TASK DESCRIPTION
Return exactly the lines below, starting with the one that has "[per-layer routing]" and going on through the one that has "export CORE_UTILIZATION = 45".

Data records
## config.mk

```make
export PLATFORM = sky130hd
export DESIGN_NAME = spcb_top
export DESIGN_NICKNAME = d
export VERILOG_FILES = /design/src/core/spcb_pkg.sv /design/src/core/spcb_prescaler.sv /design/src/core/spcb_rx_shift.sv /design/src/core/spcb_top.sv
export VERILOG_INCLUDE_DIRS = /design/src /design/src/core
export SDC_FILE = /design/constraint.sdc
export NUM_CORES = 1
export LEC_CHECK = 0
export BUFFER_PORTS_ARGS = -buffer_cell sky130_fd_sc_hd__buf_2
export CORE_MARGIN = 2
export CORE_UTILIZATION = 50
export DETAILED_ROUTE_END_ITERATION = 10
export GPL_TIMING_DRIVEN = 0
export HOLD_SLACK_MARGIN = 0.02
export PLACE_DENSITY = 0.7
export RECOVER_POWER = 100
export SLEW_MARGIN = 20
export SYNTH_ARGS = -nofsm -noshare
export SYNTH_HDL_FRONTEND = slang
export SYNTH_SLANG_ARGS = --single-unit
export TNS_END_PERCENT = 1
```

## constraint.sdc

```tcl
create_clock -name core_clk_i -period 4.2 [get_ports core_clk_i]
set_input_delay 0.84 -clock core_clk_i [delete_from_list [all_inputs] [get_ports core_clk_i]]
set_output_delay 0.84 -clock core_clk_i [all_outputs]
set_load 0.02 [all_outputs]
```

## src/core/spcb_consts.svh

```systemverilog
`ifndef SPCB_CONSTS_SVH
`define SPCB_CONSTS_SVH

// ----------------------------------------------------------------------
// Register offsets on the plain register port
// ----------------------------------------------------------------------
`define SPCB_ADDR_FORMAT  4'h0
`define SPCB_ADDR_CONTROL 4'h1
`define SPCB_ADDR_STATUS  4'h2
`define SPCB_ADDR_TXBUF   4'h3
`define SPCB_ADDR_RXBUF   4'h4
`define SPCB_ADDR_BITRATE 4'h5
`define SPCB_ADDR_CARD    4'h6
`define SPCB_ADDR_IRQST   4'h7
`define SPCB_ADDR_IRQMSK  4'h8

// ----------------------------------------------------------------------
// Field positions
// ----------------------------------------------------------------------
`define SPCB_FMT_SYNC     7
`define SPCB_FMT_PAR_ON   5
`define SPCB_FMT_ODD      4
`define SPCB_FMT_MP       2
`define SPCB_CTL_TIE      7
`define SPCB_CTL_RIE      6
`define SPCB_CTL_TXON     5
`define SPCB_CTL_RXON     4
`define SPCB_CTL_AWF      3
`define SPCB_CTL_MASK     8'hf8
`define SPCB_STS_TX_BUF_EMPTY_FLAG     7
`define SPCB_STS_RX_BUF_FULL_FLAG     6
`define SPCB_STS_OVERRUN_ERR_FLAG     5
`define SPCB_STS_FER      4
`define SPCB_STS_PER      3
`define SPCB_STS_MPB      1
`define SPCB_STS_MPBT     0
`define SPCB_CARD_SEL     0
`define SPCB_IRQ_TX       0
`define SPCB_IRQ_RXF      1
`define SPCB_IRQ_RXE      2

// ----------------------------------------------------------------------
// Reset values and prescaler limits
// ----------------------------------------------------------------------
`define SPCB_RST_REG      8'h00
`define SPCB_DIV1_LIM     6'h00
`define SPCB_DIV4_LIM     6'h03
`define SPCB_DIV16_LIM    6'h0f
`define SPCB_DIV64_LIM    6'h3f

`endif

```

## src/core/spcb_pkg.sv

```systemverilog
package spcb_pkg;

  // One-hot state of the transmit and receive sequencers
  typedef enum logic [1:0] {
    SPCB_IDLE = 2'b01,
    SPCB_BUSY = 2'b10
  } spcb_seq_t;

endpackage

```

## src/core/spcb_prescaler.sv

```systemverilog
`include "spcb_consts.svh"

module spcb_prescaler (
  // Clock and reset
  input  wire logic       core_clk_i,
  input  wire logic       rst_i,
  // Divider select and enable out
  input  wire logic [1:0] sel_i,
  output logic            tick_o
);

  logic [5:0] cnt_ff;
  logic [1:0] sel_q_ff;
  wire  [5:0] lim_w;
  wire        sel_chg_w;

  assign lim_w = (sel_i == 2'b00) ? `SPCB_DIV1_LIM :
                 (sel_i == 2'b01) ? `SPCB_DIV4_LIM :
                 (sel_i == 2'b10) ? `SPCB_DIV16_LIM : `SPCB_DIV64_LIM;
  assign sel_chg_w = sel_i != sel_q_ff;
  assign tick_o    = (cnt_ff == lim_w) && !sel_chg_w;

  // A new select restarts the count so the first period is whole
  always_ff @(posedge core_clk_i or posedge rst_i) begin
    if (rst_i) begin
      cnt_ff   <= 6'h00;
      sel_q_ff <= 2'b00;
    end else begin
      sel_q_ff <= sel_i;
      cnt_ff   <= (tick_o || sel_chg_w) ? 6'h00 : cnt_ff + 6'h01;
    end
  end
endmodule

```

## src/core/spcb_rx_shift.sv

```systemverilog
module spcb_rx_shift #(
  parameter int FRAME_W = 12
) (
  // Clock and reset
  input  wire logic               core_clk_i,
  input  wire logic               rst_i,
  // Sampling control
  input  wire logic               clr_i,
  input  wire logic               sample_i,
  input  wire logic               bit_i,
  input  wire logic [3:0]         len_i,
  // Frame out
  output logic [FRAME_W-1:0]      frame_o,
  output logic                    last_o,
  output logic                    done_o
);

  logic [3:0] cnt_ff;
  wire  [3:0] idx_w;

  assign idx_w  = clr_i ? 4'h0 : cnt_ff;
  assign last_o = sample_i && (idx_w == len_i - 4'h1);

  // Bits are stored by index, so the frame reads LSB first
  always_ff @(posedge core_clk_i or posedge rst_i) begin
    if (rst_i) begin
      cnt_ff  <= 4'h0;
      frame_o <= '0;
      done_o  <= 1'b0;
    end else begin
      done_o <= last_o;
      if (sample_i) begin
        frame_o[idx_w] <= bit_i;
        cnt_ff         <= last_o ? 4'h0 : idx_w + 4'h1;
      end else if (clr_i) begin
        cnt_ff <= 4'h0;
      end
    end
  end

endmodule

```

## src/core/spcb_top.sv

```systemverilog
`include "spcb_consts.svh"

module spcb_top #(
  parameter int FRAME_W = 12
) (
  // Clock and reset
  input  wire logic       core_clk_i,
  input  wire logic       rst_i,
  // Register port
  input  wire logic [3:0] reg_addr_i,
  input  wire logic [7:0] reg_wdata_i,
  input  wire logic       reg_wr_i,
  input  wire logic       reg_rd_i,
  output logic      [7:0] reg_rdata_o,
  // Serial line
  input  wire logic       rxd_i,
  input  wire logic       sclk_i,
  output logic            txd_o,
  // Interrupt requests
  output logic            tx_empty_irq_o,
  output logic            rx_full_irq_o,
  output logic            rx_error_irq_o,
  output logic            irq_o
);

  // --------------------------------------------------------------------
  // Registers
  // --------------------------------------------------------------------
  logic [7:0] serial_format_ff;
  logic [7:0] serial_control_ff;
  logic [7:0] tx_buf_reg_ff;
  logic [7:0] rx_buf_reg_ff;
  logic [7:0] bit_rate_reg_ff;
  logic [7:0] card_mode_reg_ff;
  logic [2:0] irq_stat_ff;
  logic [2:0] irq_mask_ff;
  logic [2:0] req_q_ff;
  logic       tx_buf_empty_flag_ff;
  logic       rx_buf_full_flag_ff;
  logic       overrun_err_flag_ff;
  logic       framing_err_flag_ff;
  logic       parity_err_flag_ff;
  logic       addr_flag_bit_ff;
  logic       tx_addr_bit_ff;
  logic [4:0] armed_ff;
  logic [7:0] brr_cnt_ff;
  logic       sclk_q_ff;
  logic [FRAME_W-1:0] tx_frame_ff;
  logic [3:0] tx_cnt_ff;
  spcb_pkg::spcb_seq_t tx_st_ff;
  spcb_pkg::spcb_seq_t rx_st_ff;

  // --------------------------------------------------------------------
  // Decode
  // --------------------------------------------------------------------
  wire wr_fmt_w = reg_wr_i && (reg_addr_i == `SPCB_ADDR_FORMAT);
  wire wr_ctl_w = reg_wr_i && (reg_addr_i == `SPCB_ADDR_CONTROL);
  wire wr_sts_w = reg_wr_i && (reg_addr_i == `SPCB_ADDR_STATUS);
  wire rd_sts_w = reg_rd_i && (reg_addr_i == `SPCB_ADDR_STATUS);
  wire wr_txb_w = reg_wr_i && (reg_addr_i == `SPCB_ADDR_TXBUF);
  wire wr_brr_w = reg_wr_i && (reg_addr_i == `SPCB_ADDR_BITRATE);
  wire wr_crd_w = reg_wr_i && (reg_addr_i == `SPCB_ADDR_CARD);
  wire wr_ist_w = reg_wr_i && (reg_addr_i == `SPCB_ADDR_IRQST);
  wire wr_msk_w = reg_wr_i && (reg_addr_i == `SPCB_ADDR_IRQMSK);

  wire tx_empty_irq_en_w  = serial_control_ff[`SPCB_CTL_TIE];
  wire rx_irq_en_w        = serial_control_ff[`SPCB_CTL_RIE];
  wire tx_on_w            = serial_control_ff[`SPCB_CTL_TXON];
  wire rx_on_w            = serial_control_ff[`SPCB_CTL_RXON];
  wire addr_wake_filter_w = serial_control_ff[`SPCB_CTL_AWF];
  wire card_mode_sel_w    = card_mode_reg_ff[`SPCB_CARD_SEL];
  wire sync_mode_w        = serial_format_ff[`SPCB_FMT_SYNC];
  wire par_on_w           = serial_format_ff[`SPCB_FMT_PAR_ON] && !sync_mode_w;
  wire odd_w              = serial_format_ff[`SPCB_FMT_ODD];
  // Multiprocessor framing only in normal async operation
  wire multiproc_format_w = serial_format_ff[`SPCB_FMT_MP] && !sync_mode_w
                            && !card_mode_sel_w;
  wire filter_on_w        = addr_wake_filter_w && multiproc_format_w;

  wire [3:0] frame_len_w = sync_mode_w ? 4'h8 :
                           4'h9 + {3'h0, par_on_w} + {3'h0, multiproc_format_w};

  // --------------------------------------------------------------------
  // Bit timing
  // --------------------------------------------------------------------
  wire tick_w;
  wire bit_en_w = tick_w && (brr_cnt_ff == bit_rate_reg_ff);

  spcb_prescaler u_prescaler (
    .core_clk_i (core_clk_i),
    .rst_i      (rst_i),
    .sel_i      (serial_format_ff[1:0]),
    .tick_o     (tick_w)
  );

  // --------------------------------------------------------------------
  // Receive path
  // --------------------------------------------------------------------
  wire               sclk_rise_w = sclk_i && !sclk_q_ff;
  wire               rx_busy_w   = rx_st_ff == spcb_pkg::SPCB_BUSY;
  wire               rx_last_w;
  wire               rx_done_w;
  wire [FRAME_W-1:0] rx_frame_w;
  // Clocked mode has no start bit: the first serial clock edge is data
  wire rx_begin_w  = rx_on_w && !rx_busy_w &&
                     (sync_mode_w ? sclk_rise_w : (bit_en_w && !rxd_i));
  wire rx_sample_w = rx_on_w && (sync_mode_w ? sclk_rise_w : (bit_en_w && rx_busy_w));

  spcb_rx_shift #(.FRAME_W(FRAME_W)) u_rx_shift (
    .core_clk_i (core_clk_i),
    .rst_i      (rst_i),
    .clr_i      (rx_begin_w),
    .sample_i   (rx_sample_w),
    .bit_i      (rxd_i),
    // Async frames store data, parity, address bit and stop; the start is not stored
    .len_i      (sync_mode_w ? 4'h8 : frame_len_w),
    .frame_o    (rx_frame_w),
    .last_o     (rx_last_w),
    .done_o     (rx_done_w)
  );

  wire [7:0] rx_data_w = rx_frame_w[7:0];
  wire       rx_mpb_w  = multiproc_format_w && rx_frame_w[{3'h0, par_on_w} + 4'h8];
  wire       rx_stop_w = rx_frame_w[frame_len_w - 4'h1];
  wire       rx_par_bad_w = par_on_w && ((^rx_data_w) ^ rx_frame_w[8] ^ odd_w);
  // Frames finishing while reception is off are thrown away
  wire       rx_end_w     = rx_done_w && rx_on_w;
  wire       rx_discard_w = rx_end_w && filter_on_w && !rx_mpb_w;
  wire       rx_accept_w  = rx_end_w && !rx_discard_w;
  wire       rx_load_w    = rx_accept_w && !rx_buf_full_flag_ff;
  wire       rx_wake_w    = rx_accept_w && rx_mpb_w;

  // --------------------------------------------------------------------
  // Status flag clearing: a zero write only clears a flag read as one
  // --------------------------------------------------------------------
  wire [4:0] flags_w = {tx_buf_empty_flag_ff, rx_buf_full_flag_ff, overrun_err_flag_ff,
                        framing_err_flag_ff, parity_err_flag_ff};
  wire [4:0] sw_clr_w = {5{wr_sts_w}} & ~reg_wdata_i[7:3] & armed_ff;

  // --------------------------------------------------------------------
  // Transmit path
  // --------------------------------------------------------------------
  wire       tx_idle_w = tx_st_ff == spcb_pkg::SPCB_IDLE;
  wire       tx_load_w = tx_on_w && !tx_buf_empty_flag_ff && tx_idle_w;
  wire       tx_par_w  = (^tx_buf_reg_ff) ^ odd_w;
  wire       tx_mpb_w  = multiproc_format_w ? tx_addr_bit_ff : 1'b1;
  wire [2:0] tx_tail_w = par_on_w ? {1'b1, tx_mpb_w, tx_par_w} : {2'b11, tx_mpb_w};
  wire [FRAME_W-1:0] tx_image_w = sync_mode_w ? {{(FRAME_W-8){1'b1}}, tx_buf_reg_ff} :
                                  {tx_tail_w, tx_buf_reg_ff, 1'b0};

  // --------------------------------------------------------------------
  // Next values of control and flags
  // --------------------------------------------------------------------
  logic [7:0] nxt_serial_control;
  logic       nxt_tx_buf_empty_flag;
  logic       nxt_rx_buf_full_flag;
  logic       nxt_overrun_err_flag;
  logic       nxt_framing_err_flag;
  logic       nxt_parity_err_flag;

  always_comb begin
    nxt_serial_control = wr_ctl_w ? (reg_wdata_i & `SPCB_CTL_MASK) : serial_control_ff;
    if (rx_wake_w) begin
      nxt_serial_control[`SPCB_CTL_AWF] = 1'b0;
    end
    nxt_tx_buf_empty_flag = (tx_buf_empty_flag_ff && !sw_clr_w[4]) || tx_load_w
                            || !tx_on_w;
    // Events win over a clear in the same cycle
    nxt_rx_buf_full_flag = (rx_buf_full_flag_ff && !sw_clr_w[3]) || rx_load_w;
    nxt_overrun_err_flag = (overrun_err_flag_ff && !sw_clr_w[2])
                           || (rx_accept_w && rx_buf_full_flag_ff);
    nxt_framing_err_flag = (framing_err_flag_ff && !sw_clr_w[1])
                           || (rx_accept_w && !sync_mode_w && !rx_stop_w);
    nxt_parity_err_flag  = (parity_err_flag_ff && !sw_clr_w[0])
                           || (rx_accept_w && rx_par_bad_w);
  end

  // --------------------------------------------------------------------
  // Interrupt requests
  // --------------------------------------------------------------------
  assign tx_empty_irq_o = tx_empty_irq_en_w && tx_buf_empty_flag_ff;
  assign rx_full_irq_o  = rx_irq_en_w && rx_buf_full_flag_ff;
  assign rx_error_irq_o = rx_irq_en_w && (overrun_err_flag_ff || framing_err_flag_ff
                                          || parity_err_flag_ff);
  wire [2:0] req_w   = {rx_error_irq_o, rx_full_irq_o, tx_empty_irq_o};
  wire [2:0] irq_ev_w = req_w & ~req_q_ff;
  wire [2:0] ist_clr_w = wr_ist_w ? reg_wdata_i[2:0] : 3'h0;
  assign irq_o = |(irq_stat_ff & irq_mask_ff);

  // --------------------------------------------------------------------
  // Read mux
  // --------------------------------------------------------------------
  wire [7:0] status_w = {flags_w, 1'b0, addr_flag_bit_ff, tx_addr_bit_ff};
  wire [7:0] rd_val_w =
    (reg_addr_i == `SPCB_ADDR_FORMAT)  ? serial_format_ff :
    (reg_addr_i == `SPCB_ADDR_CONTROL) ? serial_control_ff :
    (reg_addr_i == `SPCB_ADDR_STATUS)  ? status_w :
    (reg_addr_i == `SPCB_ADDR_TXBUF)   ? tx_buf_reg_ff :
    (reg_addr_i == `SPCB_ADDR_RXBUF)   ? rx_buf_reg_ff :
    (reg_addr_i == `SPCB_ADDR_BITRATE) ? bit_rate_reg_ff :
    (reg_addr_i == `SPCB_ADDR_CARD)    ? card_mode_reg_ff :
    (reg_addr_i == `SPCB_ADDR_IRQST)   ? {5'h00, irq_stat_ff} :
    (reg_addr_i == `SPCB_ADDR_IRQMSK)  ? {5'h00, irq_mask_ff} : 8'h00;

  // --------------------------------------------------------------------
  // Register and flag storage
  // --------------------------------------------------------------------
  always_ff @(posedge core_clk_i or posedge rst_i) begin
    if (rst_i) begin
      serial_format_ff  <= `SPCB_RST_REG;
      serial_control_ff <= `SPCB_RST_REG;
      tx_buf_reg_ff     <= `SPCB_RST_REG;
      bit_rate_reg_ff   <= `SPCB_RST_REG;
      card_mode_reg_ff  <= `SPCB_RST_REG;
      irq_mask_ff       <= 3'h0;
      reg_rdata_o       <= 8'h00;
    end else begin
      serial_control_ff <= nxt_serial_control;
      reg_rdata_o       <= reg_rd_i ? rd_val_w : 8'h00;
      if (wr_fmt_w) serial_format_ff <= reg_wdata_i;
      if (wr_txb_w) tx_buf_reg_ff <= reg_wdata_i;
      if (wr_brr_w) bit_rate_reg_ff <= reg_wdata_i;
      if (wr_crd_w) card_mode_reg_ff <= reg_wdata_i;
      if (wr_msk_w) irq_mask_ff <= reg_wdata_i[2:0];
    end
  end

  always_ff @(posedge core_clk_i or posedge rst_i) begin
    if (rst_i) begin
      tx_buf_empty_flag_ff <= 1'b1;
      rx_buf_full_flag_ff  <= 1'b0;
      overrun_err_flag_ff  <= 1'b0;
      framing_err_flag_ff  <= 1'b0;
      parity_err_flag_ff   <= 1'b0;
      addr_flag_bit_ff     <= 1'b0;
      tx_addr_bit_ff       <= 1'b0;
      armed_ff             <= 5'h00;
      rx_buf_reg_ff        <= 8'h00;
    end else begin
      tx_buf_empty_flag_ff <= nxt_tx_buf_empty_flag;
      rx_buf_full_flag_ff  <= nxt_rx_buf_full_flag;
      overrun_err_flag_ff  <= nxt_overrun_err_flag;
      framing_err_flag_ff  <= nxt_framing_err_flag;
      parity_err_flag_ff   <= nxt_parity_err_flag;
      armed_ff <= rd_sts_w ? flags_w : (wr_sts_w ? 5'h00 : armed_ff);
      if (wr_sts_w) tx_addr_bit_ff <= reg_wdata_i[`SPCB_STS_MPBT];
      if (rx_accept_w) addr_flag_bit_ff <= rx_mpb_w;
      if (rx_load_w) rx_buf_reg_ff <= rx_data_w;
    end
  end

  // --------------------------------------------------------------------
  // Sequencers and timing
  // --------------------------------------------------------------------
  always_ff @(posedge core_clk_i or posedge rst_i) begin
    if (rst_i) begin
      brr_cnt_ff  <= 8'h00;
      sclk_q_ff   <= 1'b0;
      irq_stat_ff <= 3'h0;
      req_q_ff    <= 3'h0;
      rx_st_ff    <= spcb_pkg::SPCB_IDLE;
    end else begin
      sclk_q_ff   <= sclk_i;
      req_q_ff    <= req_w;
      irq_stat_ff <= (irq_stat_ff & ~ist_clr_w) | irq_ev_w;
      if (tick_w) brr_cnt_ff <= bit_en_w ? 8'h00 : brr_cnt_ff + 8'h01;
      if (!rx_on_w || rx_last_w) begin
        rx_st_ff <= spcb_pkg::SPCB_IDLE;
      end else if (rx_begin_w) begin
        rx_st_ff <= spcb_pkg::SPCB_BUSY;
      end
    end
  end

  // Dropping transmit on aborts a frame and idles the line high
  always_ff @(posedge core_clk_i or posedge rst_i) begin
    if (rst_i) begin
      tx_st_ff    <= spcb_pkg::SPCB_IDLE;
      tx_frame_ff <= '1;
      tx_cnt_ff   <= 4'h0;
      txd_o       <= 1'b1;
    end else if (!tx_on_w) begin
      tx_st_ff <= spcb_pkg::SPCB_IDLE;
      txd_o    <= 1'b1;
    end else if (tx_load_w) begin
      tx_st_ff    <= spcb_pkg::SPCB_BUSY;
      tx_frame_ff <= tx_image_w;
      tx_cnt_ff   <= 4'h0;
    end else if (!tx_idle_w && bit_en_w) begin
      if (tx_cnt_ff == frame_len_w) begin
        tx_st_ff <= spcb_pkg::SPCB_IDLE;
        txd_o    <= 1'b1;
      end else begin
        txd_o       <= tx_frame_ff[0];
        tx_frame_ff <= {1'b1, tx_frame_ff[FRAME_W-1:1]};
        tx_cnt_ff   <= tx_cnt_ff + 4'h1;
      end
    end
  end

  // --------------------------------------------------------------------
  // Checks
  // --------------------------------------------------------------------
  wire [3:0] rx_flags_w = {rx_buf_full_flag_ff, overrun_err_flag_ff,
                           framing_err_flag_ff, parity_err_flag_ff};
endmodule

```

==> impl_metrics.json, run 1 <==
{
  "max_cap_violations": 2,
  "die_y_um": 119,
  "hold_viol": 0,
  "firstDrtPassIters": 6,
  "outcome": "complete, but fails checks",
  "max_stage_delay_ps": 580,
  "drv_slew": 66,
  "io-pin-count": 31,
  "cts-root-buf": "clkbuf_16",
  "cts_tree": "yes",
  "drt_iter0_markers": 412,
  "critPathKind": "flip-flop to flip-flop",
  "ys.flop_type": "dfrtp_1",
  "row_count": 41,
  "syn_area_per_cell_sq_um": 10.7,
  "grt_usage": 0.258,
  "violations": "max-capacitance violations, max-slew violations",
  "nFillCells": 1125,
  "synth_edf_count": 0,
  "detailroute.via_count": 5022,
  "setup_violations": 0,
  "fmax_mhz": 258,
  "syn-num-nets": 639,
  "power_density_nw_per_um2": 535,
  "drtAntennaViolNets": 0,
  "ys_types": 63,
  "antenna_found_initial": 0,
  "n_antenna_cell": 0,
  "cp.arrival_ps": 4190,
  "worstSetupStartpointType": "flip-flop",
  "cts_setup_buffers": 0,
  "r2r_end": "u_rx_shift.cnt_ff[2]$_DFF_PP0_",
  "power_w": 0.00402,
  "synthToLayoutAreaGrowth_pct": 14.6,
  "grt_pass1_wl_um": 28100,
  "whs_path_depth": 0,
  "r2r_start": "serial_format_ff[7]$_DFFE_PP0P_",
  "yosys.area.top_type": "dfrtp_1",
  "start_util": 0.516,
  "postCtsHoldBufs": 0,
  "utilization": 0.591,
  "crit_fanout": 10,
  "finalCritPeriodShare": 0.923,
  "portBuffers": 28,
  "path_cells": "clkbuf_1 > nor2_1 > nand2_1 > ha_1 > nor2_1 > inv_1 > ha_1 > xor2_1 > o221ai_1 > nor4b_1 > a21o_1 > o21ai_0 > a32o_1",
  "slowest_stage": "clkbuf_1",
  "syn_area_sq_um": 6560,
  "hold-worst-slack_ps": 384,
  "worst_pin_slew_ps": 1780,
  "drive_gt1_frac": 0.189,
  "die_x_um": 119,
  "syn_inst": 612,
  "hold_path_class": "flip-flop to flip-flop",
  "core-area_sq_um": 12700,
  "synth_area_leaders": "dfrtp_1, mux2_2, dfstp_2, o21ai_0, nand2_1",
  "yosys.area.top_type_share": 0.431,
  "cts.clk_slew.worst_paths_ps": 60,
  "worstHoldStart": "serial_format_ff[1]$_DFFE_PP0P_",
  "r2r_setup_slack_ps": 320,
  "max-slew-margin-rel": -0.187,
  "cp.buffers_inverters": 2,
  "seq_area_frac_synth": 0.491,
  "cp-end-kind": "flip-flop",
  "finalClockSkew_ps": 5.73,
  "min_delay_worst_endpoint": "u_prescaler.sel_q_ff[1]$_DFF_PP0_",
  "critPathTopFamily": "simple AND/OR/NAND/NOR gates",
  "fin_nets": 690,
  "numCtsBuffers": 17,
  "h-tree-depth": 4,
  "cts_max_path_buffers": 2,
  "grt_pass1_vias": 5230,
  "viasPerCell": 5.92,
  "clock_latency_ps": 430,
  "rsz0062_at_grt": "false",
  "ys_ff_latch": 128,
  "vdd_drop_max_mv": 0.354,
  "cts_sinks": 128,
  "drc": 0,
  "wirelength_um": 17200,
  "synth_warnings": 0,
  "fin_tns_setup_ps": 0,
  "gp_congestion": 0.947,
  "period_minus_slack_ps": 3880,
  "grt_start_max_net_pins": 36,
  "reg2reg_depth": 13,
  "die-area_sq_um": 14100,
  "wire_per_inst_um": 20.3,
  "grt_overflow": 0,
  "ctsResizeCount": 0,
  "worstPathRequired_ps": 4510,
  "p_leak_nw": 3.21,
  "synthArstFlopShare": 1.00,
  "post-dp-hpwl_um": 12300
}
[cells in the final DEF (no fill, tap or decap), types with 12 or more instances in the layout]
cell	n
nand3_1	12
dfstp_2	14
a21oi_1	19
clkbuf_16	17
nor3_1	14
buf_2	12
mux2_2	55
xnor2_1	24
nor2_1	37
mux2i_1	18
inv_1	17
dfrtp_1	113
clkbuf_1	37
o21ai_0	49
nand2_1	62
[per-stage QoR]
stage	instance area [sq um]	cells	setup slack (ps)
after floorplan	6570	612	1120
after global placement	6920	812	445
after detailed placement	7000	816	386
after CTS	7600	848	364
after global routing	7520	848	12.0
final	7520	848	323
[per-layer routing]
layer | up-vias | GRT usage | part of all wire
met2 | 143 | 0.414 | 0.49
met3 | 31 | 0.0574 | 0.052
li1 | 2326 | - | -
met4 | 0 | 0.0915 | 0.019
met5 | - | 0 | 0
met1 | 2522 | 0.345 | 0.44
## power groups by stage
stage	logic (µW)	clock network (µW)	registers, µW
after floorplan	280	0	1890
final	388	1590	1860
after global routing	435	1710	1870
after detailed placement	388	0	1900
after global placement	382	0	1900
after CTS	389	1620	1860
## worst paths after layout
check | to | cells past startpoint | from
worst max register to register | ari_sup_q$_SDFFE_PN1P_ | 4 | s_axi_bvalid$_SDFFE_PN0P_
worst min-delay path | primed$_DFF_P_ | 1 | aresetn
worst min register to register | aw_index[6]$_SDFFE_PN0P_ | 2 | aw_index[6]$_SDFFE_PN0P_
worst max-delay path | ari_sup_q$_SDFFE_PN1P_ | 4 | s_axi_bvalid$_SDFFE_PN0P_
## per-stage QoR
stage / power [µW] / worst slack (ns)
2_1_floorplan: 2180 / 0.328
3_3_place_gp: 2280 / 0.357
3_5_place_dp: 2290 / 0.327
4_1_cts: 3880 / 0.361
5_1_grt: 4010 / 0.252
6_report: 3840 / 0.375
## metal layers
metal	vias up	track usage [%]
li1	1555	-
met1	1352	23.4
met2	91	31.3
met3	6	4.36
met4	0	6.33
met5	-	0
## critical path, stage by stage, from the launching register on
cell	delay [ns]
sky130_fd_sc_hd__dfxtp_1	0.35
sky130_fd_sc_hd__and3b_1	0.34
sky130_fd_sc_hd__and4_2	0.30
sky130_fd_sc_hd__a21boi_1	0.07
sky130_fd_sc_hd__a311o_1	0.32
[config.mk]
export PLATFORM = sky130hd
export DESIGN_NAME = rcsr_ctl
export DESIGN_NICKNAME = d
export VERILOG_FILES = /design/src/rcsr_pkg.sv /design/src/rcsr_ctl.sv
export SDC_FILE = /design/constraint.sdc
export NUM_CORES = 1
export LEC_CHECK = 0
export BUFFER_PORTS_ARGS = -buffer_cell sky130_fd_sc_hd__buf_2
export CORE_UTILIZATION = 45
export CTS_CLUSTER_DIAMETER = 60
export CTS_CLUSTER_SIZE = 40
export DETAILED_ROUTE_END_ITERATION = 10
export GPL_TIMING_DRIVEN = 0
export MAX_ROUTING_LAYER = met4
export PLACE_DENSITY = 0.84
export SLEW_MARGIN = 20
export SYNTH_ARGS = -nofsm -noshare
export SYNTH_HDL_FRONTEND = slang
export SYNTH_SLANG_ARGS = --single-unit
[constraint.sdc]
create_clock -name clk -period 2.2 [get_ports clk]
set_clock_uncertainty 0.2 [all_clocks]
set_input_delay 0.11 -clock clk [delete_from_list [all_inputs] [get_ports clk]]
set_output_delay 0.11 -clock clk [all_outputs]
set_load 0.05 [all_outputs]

RESPONSE AREA
[per-layer routing]
layer | up-vias | GRT usage | part of all wire
met2 | 143 | 0.414 | 0.49
met3 | 31 | 0.0574 | 0.052
li1 | 2326 | - | -
met4 | 0 | 0.0915 | 0.019
met5 | - | 0 | 0
met1 | 2522 | 0.345 | 0.44
## power groups by stage
stage	logic (µW)	clock network (µW)	registers, µW
after floorplan	280	0	1890
final	388	1590	1860
after global routing	435	1710	1870
after detailed placement	388	0	1900
after global placement	382	0	1900
after CTS	389	1620	1860
## worst paths after layout
check | to | cells past startpoint | from
worst max register to register | ari_sup_q$_SDFFE_PN1P_ | 4 | s_axi_bvalid$_SDFFE_PN0P_
worst min-delay path | primed$_DFF_P_ | 1 | aresetn
worst min register to register | aw_index[6]$_SDFFE_PN0P_ | 2 | aw_index[6]$_SDFFE_PN0P_
worst max-delay path | ari_sup_q$_SDFFE_PN1P_ | 4 | s_axi_bvalid$_SDFFE_PN0P_
## per-stage QoR
stage / power [µW] / worst slack (ns)
2_1_floorplan: 2180 / 0.328
3_3_place_gp: 2280 / 0.357
3_5_place_dp: 2290 / 0.327
4_1_cts: 3880 / 0.361
5_1_grt: 4010 / 0.252
6_report: 3840 / 0.375
## metal layers
metal	vias up	track usage [%]
li1	1555	-
met1	1352	23.4
met2	91	31.3
met3	6	4.36
met4	0	6.33
met5	-	0
## critical path, stage by stage, from the launching register on
cell	delay [ns]
sky130_fd_sc_hd__dfxtp_1	0.35
sky130_fd_sc_hd__and3b_1	0.34
sky130_fd_sc_hd__and4_2	0.30
sky130_fd_sc_hd__a21boi_1	0.07
sky130_fd_sc_hd__a311o_1	0.32
[config.mk]
export PLATFORM = sky130hd
export DESIGN_NAME = rcsr_ctl
export DESIGN_NICKNAME = d
export VERILOG_FILES = /design/src/rcsr_pkg.sv /design/src/rcsr_ctl.sv
export SDC_FILE = /design/constraint.sdc
export NUM_CORES = 1
export LEC_CHECK = 0
export BUFFER_PORTS_ARGS = -buffer_cell sky130_fd_sc_hd__buf_2
export CORE_UTILIZATION = 45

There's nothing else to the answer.